The Quasar SDK - the runtime actions and tools that allow quasar developers to use any front-end stack they want to produce a singular html output that is cross-browser compatible.

The Quasar CLI - the command line interface to the SDK which can run builds and spin up the Web Api.

The Quasar Web Api - the express application which hosts and receives requests for running Quasar builds.

The Quasar Electron App - the electron application which runs the Web Api and serves the webform or webapp in an application window on OS X, Windows, or Linux.

The Quasar Lambda Function - an AWS Lambda implementation of the Quasar SDK for running builds in a serverless environment.

The Quasar Webform - a longform UI of all the inputs for each Quasar in an environment. This was the original way to use Quasar and is now more of a developer tool.

The Quasar WebApp - the platform application for the Quasar ecosystem in a scalable environment which allows users to login, manage builds step by step with a wizard, update and invalidate files uploaded to external storage, preview outputs in environments where Quasar widgets live, deploy widgets to production websites, and see usage statistics of quasars in production.

Implementation Philosophy

When writing a quasar

quasars are build tasks that associate user provided data with template files in a pipeline to produce a single text file output. The output can have dependency files associated with it, or it can be a single, self contained, piece of code.

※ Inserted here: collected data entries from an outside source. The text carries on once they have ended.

This is an optimization exercise on Yosys and OpenROAD, whose aim is small area, not a production implementation. The RTL was checked by simulation tests, not by an equivalence proof against the original design. Power is estimated from default activity; no workload was simulated. The clock port is modelled as an ideal driver; clocking choices that lean on that would not hold on a real chip.

==> flow/design.v <==
module pe_relay_store #(
    parameter int WIDTH = 132
) (
    input  logic             clk,
    input  logic [WIDTH-1:0] i_data,
    input  logic             i_sel_h,
    input  logic             i_sel_in,
    input  logic             i_sel_t0,
    input  logic             i_sel_t1,
    input  logic             i_sel_t2,
    input  logic             i_we0,
    input  logic             i_we1,
    input  logic             i_we2,
    input  logic             i_keep0,
    input  logic             i_keep1,
    input  logic             i_keep2,
    output logic [WIDTH-1:0] o_head
);
    logic [WIDTH-1:0] r_head;
    logic [WIDTH-1:0] r_t0, r_t1, r_t2;
    always_ff @(posedge clk) begin
        r_head <= (r_head & {WIDTH{i_sel_h}})
                | (i_data & {WIDTH{i_sel_in}})
                | (r_t0   & {WIDTH{i_sel_t0}})
                | (r_t1   & {WIDTH{i_sel_t1}})
                | (r_t2   & {WIDTH{i_sel_t2}});
    end
    always_ff @(posedge clk) begin
        r_t0 <= (i_data & {WIDTH{i_we0}}) | (r_t0 & {WIDTH{i_keep0}});
        r_t1 <= (i_data & {WIDTH{i_we1}}) | (r_t1 & {WIDTH{i_keep1}});
        r_t2 <= (i_data & {WIDTH{i_we2}}) | (r_t2 & {WIDTH{i_keep2}});
    end
    assign o_head = r_head;
endmodule
module pe_relay_chan #(
    parameter int WIDTH    = 132,
    parameter int CNT_BITS = 3
) (
    input  logic                clk,
    input  logic                reset,
    input  logic                i_run,
    input  logic [WIDTH-1:0]    i_data,
    input  logic                i_valid,
    output logic                o_ready,
    output logic [WIDTH-1:0]    o_data,
    output logic                o_valid,
    input  logic                i_ready,
    output logic [CNT_BITS-1:0] o_count
);
    logic [WIDTH-1:0]    w_head;
    logic [CNT_BITS-1:0] r_count;
    logic [1:0]          r_rp;       
    logic [1:0]          r_wp;       
    logic w_empty, w_one, w_full;
    logic w_ready, w_valid, w_push, w_pop;
    logic w_head_in, w_head_tail, w_tail_wr;
    logic w_sel_h, w_sel_in, w_sel_t0, w_sel_t1, w_sel_t2;
    logic w_we0, w_we1, w_we2;
    always_comb begin
        w_empty = (r_count == 3'd0);
        w_one   = (r_count == 3'd1);
        w_full  = r_count[2];
        w_ready = i_run && !w_full;
        w_valid = i_run && !w_empty;
        w_push  = i_valid && w_ready;
        w_pop   = w_valid && i_ready;
        w_head_in   = w_push && (w_empty || (w_one && w_pop));
        w_head_tail = w_pop && !w_empty && !w_one;
        w_tail_wr   = w_push && !w_head_in;
        w_sel_in = !reset && w_head_in;
        w_sel_t0 = !reset && w_head_tail && (r_rp == 2'd0);
        w_sel_t1 = !reset && w_head_tail && (r_rp == 2'd1);
        w_sel_t2 = !reset && w_head_tail && (r_rp == 2'd2);
        w_sel_h  = !reset && !w_head_in && !w_head_tail;
        w_we0 = w_tail_wr && (r_wp == 2'd0);
        w_we1 = w_tail_wr && (r_wp == 2'd1);
        w_we2 = w_tail_wr && (r_wp == 2'd2);
    end
    pe_relay_store #(.WIDTH(WIDTH)) u_store (
        .clk(clk), .i_data(i_data),
        .i_sel_h(w_sel_h), .i_sel_in(w_sel_in),
        .i_sel_t0(w_sel_t0), .i_sel_t1(w_sel_t1), .i_sel_t2(w_sel_t2),
        .i_we0(w_we0), .i_we1(w_we1), .i_we2(w_we2),
        .i_keep0(!w_we0), .i_keep1(!w_we1), .i_keep2(!w_we2),
        .o_head(w_head)
    );
    always_ff @(posedge clk) begin
        if (reset) begin
            r_count <= 3'd0;
            r_rp    <= 2'd0;
            r_wp    <= 2'd0;
        end else begin
            if (w_tail_wr)   r_wp <= (r_wp == 2'd2) ? 2'd0 : r_wp + 2'd1;
            if (w_head_tail) r_rp <= (r_rp == 2'd2) ? 2'd0 : r_rp + 2'd1;
            case ({w_push, w_pop})
                2'b10:   r_count <= r_count + 3'd1;
                2'b01:   r_count <= r_count - 3'd1;
                default: r_count <= r_count;
            endcase
        end
    end
    always_comb begin
        o_ready = w_ready;
        o_valid = w_valid;
        o_data  = w_head;
        o_count = r_count;
    end
endmodule
module pe_relay_fifo3 #(
    parameter int EAST_WIDTH  = 132,
    parameter int NORTH_WIDTH = 164,
    parameter int SOUTH_WIDTH = 164,
    parameter int DEPTH       = 4,
    parameter int CNT_BITS    = $clog2(DEPTH) + 1
) (
    input  logic                   clk,
    input  logic                   reset,
    input  logic                   ap_start,
    input  logic [EAST_WIDTH-1:0]  in_from_east,
    input  logic                   in_east_valid,
    output logic                   in_east_ready,
    output logic [EAST_WIDTH-1:0]  out_to_east,
    output logic                   out_east_valid,
    input  logic                   out_east_ready,
    input  logic [NORTH_WIDTH-1:0] in_from_north,
    input  logic                   in_north_valid,
    output logic                   in_north_ready,
    output logic [NORTH_WIDTH-1:0] out_to_north,
    output logic                   out_north_valid,
    input  logic                   out_north_ready,
    input  logic [SOUTH_WIDTH-1:0] in_from_south,
    input  logic                   in_south_valid,
    output logic                   in_south_ready,
    output logic [SOUTH_WIDTH-1:0] out_to_south,
    output logic                   out_south_valid,
    input  logic                   out_south_ready,
    output logic [CNT_BITS-1:0]    east_count,
    output logic [CNT_BITS-1:0]    north_count,
    output logic [CNT_BITS-1:0]    south_count,
    output logic                   busy
);
    logic [CNT_BITS-1:0] w_east_count;
    logic [CNT_BITS-1:0] w_north_count;
    logic [CNT_BITS-1:0] w_south_count;
    pe_relay_chan #(.WIDTH(EAST_WIDTH), .CNT_BITS(CNT_BITS)) u_east (
        .clk(clk), .reset(reset), .i_run(ap_start),
        .i_data(in_from_east), .i_valid(in_east_valid), .o_ready(in_east_ready),
        .o_data(out_to_east), .o_valid(out_east_valid), .i_ready(out_east_ready),
        .o_count(w_east_count)
    );
    pe_relay_chan #(.WIDTH(NORTH_WIDTH), .CNT_BITS(CNT_BITS)) u_north (
        .clk(clk), .reset(reset), .i_run(ap_start),
        .i_data(in_from_north), .i_valid(in_north_valid), .o_ready(in_north_ready),
        .o_data(out_to_north), .o_valid(out_north_valid), .i_ready(out_north_ready),
        .o_count(w_north_count)
    );
    pe_relay_chan #(.WIDTH(SOUTH_WIDTH), .CNT_BITS(CNT_BITS)) u_south (
        .clk(clk), .reset(reset), .i_run(ap_start),
        .i_data(in_from_south), .i_valid(in_south_valid), .o_ready(in_south_ready),
        .o_data(out_to_south), .o_valid(out_south_valid), .i_ready(out_south_ready),
        .o_count(w_south_count)
    );
    always_comb begin
        east_count  = w_east_count;
        north_count = w_north_count;
        south_count = w_south_count;
        busy        = (w_east_count != {CNT_BITS{1'b0}}) ||
                      (w_north_count != {CNT_BITS{1'b0}}) ||
                      (w_south_count != {CNT_BITS{1'b0}});
    end
endmodule
export LEC_CHECK = 0
export CAP_MARGIN = 20
export CORE_MARGIN = 2
export CORE_UTILIZATION = 70
export SLEW_MARGIN = 20
export SYNTH_HIERARCHICAL = 1
create_clock -name core_clock -period 5.0 [get_ports {clk}]
standard.sh (not shown) runs the stock make flow with config.mk's settings and CLKGATE_MAP_FILE= SYNTH_SCRIPT=/design/flow/synth_recipe.tcl, a recipe that flattens the netlist after the stock synthesis.
==> flow/flow/run.sh <==
#!/bin/bash
# Standard ORFS layout (standard synthesis included) with the smallest
# buffer on every port and a clock tree of clkbuf_16 clusters without dummy loads.
set -euo pipefail
export BUFFER_PORTS_ARGS="-buffer_cell sky130_fd_sc_hd__buf_1"
export CTS_ARGS="-sink_clustering_enable -repair_clock_nets -dont_use_dummy_load -buf_list {sky130_fd_sc_hd__clkbuf_16} -sink_clustering_size 30 -sink_clustering_max_diameter 120"
bash standard.sh finish > standard_flow.log 2>&1
Next try:
--- a/flow/design.v
+++ b/flow/design.v
@@ -70,13 +70,13 @@
         w_sel_in = !reset && w_head_in;
         w_sel_t0 = !reset && w_head_tail && (r_rp == 2'd0);
         w_sel_t1 = !reset && w_head_tail && (r_rp == 2'd1);
         w_sel_t2 = !reset && w_head_tail && (r_rp == 2'd2);
         w_sel_h  = !reset && !w_head_in && !w_head_tail;
-        w_we0 = w_tail_wr && (r_wp == 2'd0);
-        w_we1 = w_tail_wr && (r_wp == 2'd1);
-        w_we2 = w_tail_wr && (r_wp == 2'd2);
+        w_we0 = !reset && w_tail_wr && (r_wp == 2'd0);
+        w_we1 = !reset && w_tail_wr && (r_wp == 2'd1);
+        w_we2 = !reset && w_tail_wr && (r_wp == 2'd2);
     end
     pe_relay_store #(.WIDTH(WIDTH)) u_store (
         .clk(clk), .i_data(i_data),
         .i_sel_h(w_sel_h), .i_sel_in(w_sel_in),
         .i_sel_t0(w_sel_t0), .i_sel_t1(w_sel_t1), .i_sel_t2(w_sel_t2),
=> Global-route usage hardly moves. Clock power barely changes. Power came out lower by 3.9%. Combinational power came out lower by 9.4%. Wire length came out higher by 0.31%. Hold slack got worse by 0.017 ns. Worst setup slack got worse by 0.035 ns. Count of clock-buffer cells in the layout does not change. Sequential cell count stays the same. Utilization came out higher by 0.13 points. Fmax came out lower by 1.1%.

==> port drivers added, routing unchanged <==
In the flow no input, the clock included, has a driving cell. The finished layouts below were timed again as built, in two steps. Step 1, drivers: a clkbuf_16 drives clk and a buf_2 each remaining input, both assumed. Step 2 moves the port delays by t, midway between the first and last clock arrival at a register: inputs arrive t later, outputs are due t later. That takes back most of the time a late clock gives input paths. Slacks: no drivers / after step 1 / after step 2; pairs: no drivers / after step 1.
run	t, ns	slack for setup (ns)	worst setup path after step 2	slew at the worst register clock pin (ns)	pins driven straight from the clock port
the first run	0.731	1.691 / 1.616 / 1.430	input to register	0.11 / 0.11	1
the second run	0.726	1.655 / 1.611 / 1.038	input to register	0.12 / 0.12	1
After both steps setup and hold are still met in every run listed. The setup slack of the second run, which loses most, moves by -0.044 ns with the drivers and by -0.617 ns with both steps.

The base class for a quasar can be overloaded for your custom specifications or used in place and extended. By default, the build pipeline will run the following methods sequentially:

validateRequiredArgs

build

cleanUp

And, by default, each of those methods will follow the build pipeline from downloading or unpacking source files, verifying and setting required data, and cleaning up after moving and staging files. The build method in the base class, by default, does not produce an outputFile as this is a scaffolding class and the logic behind an outputFile is too specific to the implementation, in most cases, to be handled dynamically.

When writing debris

debris are text based assets that are injected into quasars in an ordered fashion as they are included, or directly as comments within the quasars template files using the convention below. Debris can be the file itself or it can be a manifest that points to a file src to either be included as a tag or downloaded and replaced inline with wrapping code (.uri file). Debris do not have access to template data at build time, so they must follow the practice of creating an initializing method for templated data to pass params to if they are needed.

To require or include debris in your template files use the following convention. A file that is included with require will only be included if it has not been included before. Files included with include will always be included.

//=require vendor/**/*.js

//=require relative/path/to/file.js

/*=include relative/path/to/file.css */

<!--=include relative/path/to/file.html -->

When writing a template

templates are the target files for each quasar build and can comprise the entire source of the quasar build or be partial components that wrap external sources for the desired output. Data is injected into template files during build time following the convention.

Template files can be lodash or _ (underscore) templates and data is typically inserted in that way. These templating methods can be used in any template file type (js, css, html).